Many national education experts, community leaders, funders, and researchers—including McKinsey & Company, The Education Trust, and Northwest Evaluation Association—have all highlighted the impact of COVID-19 on education and the urgent need for our nation to leverage the proven benefits of summer learning and out-of-school time (OST) as an essential strategy in America’s recovery and students’ long-term success.
The National Summer Learning Association (NSLA) believes summer is a time for:
- Innovation: Summer offers an opportunity for school districts, community partners, municipal leaders, and OST providers to improve school-year teaching and learning by testing new curricula, technology, and instructional strategies before scaling.

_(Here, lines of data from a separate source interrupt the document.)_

## src/rtl/alu_pkg.sv

```systemverilog
// Shared opcode, funct3 and state encodings for the execute unit.
// Imported by alu_mdu and muldiv_unit.
package alu_pkg;

  typedef enum logic [6:0] {
    R_TYPE = 7'b0110011,
    I_TYPE = 7'b0010011,
    LOAD   = 7'b0000011,
    S_TYPE = 7'b0100011,
    B_TYPE = 7'b1100011,
    JAL    = 7'b1101111,
    JALR   = 7'b1100111,
    LUI    = 7'b0110111,
    AUIPC  = 7'b0010111
  } instruction_type;

  localparam logic [2:0] F3_ADD  = 3'd0;
  localparam logic [2:0] F3_SLL  = 3'd1;
  localparam logic [2:0] F3_SLT  = 3'd2;
  localparam logic [2:0] F3_SLTU = 3'd3;
  localparam logic [2:0] F3_XOR  = 3'd4;
  localparam logic [2:0] F3_SR   = 3'd5;
  localparam logic [2:0] F3_OR   = 3'd6;
  localparam logic [2:0] F3_AND  = 3'd7;

  localparam logic [2:0] F3_BEQ  = 3'd0;
  localparam logic [2:0] F3_BNE  = 3'd1;
  localparam logic [2:0] F3_BLT  = 3'd4;
  localparam logic [2:0] F3_BGE  = 3'd5;
  localparam logic [2:0] F3_BLTU = 3'd6;
  localparam logic [2:0] F3_BGEU = 3'd7;

  localparam logic [2:0] F3_MUL    = 3'd0;
  localparam logic [2:0] F3_MULH   = 3'd1;
  localparam logic [2:0] F3_MULHSU = 3'd2;
  localparam logic [2:0] F3_MULHU  = 3'd3;
  localparam logic [2:0] F3_DIV    = 3'd4;
  localparam logic [2:0] F3_DIVU   = 3'd5;
  localparam logic [2:0] F3_REM    = 3'd6;
  localparam logic [2:0] F3_REMU   = 3'd7;

  localparam logic [6:0] M_FUNCT7 = 7'h01;

  typedef enum logic [1:0] {
    IDLE,
    MUL,
    DIV,
    DONE
  } state_t;

endpackage

```

## src/rtl/muldiv_unit.sv

```systemverilog
// Iterative shift-add multiplier and restoring divider on magnitudes.
// One step per cycle; done pulses one cycle after the last step.
module muldiv_unit
  import alu_pkg::*;
#(
  parameter int XLEN = 32
) (
  input  logic            clk,
  input  logic            reset,
  input  logic            start,
  input  logic [2:0]      funct3,
  input  logic [XLEN-1:0] operand_a,
  input  logic [XLEN-1:0] operand_b,
  output logic            busy,
  output logic            done,
  output logic [XLEN-1:0] result
);

  localparam int CNT_W = $clog2(XLEN) + 1;
  localparam logic [CNT_W-1:0] LAST = CNT_W'(XLEN - 1);

  logic [2*XLEN-1:0] acc;
  logic [XLEN-1:0]   opnd;
  logic [CNT_W-1:0]  cnt;
  logic              run;
  logic              done_q;
  logic              is_div;
  logic              take_hi;
  logic              neg_lo;
  logic              neg_hi;

  logic              signed_a;
  logic              signed_b;
  logic              sa;
  logic              sb;
  logic [XLEN-1:0]   mag_a;
  logic [XLEN-1:0]   mag_b;

  assign signed_a = !(funct3 == F3_MULHU || funct3 == F3_DIVU ||
                      funct3 == F3_REMU);
  assign signed_b = signed_a && (funct3 != F3_MULHSU);
  assign sa = signed_a && operand_a[XLEN-1];
  assign sb = signed_b && operand_b[XLEN-1];
  assign mag_a = sa ? -operand_a : operand_a;
  assign mag_b = sb ? -operand_b : operand_b;

  logic [XLEN:0]     mul_sum;
  logic [2*XLEN-1:0] mul_next;
  logic [XLEN:0]     trial;
  logic [2*XLEN-1:0] div_next;

  assign mul_sum = {1'b0, acc[2*XLEN-1:XLEN]} +
                   (acc[0] ? {1'b0, opnd} : '0);
  assign mul_next = {mul_sum, acc[XLEN-1:1]};

  // Shifted partial remainder needs XLEN+1 bits before the trial subtract.
  assign trial = acc[2*XLEN-1:XLEN-1] - {1'b0, opnd};
  assign div_next = trial[XLEN]
                  ? {acc[2*XLEN-2:0], 1'b0}
                  : {trial[XLEN-1:0], acc[XLEN-2:0], 1'b1};

  always_ff @(posedge clk or posedge reset) begin
    if (reset) begin
      acc     <= '0;
      opnd    <= '0;
      cnt     <= '0;
      run     <= 1'b0;
      done_q  <= 1'b0;
      is_div  <= 1'b0;
      take_hi <= 1'b0;
      neg_lo  <= 1'b0;
      neg_hi  <= 1'b0;
    end else begin
      done_q <= 1'b0;
      if (start) begin
        acc     <= {{XLEN{1'b0}}, funct3[2] ? mag_a : mag_b};
        opnd    <= funct3[2] ? mag_b : mag_a;
        cnt     <= '0;
        run     <= 1'b1;
        is_div  <= funct3[2];
        take_hi <= funct3[2] ? funct3[1] : (funct3 != F3_MUL);
        neg_lo  <= sa ^ sb;
        neg_hi  <= funct3[2] ? sa : (sa ^ sb);
      end else if (run) begin
        acc <= is_div ? div_next : mul_next;
        if (cnt == LAST) begin
          run    <= 1'b0;
          done_q <= 1'b1;
        end else begin
          cnt <= cnt + 1'b1;
        end
      end
    end
  end

  logic [2*XLEN-1:0] prod;
  logic [XLEN-1:0]   quo;
  logic [XLEN-1:0]   rem;

  assign prod = neg_lo ? -acc : acc;
  assign quo  = neg_lo ? -acc[XLEN-1:0] : acc[XLEN-1:0];
  assign rem  = neg_hi ? -acc[2*XLEN-1:XLEN] : acc[2*XLEN-1:XLEN];

  always_comb begin
    result = '0;
    if (is_div) result = take_hi ? rem : quo;
    else result = take_hi ? prod[2*XLEN-1:XLEN] : prod[XLEN-1:0];
  end

  assign busy = run;
  assign done = done_q;

endmodule

```

## src/rtl/alu_mdu.sv

```systemverilog
// Execute unit: single-cycle RV32I ALU/branch/address ops plus
// iterative RV32M multiply/divide behind valid/ready handshakes.
module alu_mdu
  import alu_pkg::*;
#(
  parameter int XLEN = 32
) (
  input  logic            clk,
  input  logic            reset,
  input  logic            in_valid,
  output logic            in_ready,
  input  logic [6:0]      op_code,
  input  logic [2:0]      funct3,
  input  logic [6:0]      funct7,
  input  logic [XLEN-1:0] operand_a,
  input  logic [XLEN-1:0] operand_b,
  output logic            out_valid,
  input  logic            out_ready,
  output logic [XLEN-1:0] result,
  output logic            busy
);

  localparam int SHAMT_W = $clog2(XLEN);
  localparam logic [XLEN-1:0] MIN = {1'b1, {(XLEN-1){1'b0}}};

  state_t state;
  state_t state_nx;

  logic              accept;
  logic              is_m;
  logic              special;
  logic              start;
  logic [XLEN-1:0]   base_res;
  logic [XLEN-1:0]   spec_res;
  logic [XLEN-1:0]   result_q;
  logic              mdu_busy;
  logic              mdu_done;
  logic [XLEN-1:0]   mdu_res;

  logic              div0;
  logic              ovf;

  assign in_ready = (state == IDLE) || (state == DONE && out_ready);
  assign accept   = in_valid && in_ready;
  assign is_m     = (op_code == R_TYPE) && (funct7 == M_FUNCT7);
  assign div0     = (operand_b == '0);
  assign ovf      = !funct3[0] && (operand_a == MIN) && (&operand_b);
  assign special  = is_m && funct3[2] && (div0 || ovf);
  assign start    = accept && is_m && !special;

  always_comb begin
    spec_res = '0;
    if (div0) spec_res = funct3[1] ? operand_a : '1;
    else if (ovf) spec_res = funct3[1] ? '0 : MIN;
  end

  logic [SHAMT_W-1:0] shamt;
  logic [XLEN-1:0]    add_r;
  logic [XLEN-1:0]    sub_r;
  logic [XLEN-1:0]    srl_r;
  logic [XLEN-1:0]    sra_r;
  logic               lt;
  logic               ltu;

  assign shamt = operand_b[SHAMT_W-1:0];
  assign add_r = operand_a + operand_b;
  assign sub_r = operand_a - operand_b;
  assign srl_r = operand_a >> shamt;
  assign sra_r = $signed(operand_a) >>> shamt;
  assign lt    = $signed(operand_a) < $signed(operand_b);
  assign ltu   = operand_a < operand_b;

  always_comb begin
    base_res = '0;
    unique case (op_code)
      R_TYPE, I_TYPE: begin
        unique case (funct3)
          F3_ADD:  base_res = (op_code == R_TYPE && funct7[5])
                            ? sub_r : add_r;
          F3_SLL:  base_res = operand_a << shamt;
          F3_SLT:  base_res = {{(XLEN-1){1'b0}}, lt};
          F3_SLTU: base_res = {{(XLEN-1){1'b0}}, ltu};
          F3_XOR:  base_res = operand_a ^ operand_b;
          F3_SR: begin
            if (op_code == R_TYPE) base_res = funct7[5] ? sra_r : srl_r;
            else base_res = operand_b[10] ? sra_r : srl_r;
          end
          F3_OR:   base_res = operand_a | operand_b;
          F3_AND:  base_res = operand_a & operand_b;
          default: base_res = '0;
        endcase
      end
      B_TYPE: begin
        unique case (funct3)
          F3_BEQ:  base_res = {XLEN{operand_a == operand_b}};
          F3_BNE:  base_res = {XLEN{operand_a != operand_b}};
          F3_BLT:  base_res = {XLEN{lt}};
          F3_BGE:  base_res = {XLEN{!lt}};
          F3_BLTU: base_res = {XLEN{ltu}};
          F3_BGEU: base_res = {XLEN{!ltu}};
          default: base_res = '0;
        endcase
      end
      LOAD, S_TYPE, JAL, AUIPC: base_res = add_r;
      JALR:    base_res = {add_r[XLEN-1:1], 1'b0};
      LUI:     base_res = operand_b;
      default: base_res = '0;
    endcase
  end

  always_comb begin
    state_nx = state;
    unique case (state)
      IDLE, DONE: begin
        if (accept) begin
          if (!is_m || special) state_nx = DONE;
          else state_nx = funct3[2] ? DIV : MUL;
        end else if (state == DONE && out_ready) begin
          state_nx = IDLE;
        end
      end
      MUL, DIV: if (mdu_done) state_nx = DONE;
      default:  state_nx = IDLE;
    endcase
  end

  always_ff @(posedge clk or posedge reset) begin
    if (reset) begin
      state    <= IDLE;
      result_q <= '0;
    end else begin
      state <= state_nx;
      if (accept && !start) result_q <= is_m ? spec_res : base_res;
      else if (mdu_done) result_q <= mdu_res;
    end
  end

  muldiv_unit #(.XLEN(XLEN)) u_muldiv (
    .clk       (clk),
    .reset     (reset),
    .start     (start),
    .funct3    (funct3),
    .operand_a (operand_a),
    .operand_b (operand_b),
    .busy      (mdu_busy),
    .done      (mdu_done),
    .result    (mdu_res)
  );

  assign out_valid = (state == DONE);
  assign result    = result_q;
  assign busy      = mdu_busy;

endmodule

```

Inspiration: Learning happens anywhere and anytime, and summertime offers a chance to individualize learning and explore project-based experiences that help students acquire a deeper knowledge of themselves and the world around them. - Integration: Summer provides an opportunity to break down systemic and community silos to create a true safety net that equitably supports every learner’s academic and social-emotional needs and well-being.
- Impact: Recent research from the 2019 reports, “Shaping Summertime Experiences: Opportunities to Promote Healthy Development and Well-Being for Children and Youth,” funded by The Wallace Foundation and released by the National Academies of Sciences, Engineering, and Medicine (NASEM) and “Investing in Successful Summer Programs: A Review of Evidence Under the Every Student Succeeds Act” (ESSA), from the Rand Corporation, offer conclusive evidence that summer is an opportunity to close academic gaps while promoting healthy development and well-being for all students to thrive. In a systematic review conducted by the Rand Corporation, more than 40 of 43 rigorously evaluated summer programs showed positive impacts on at least one youth outcome, ranging from reading fluency to increased social and emotional skills and GPA.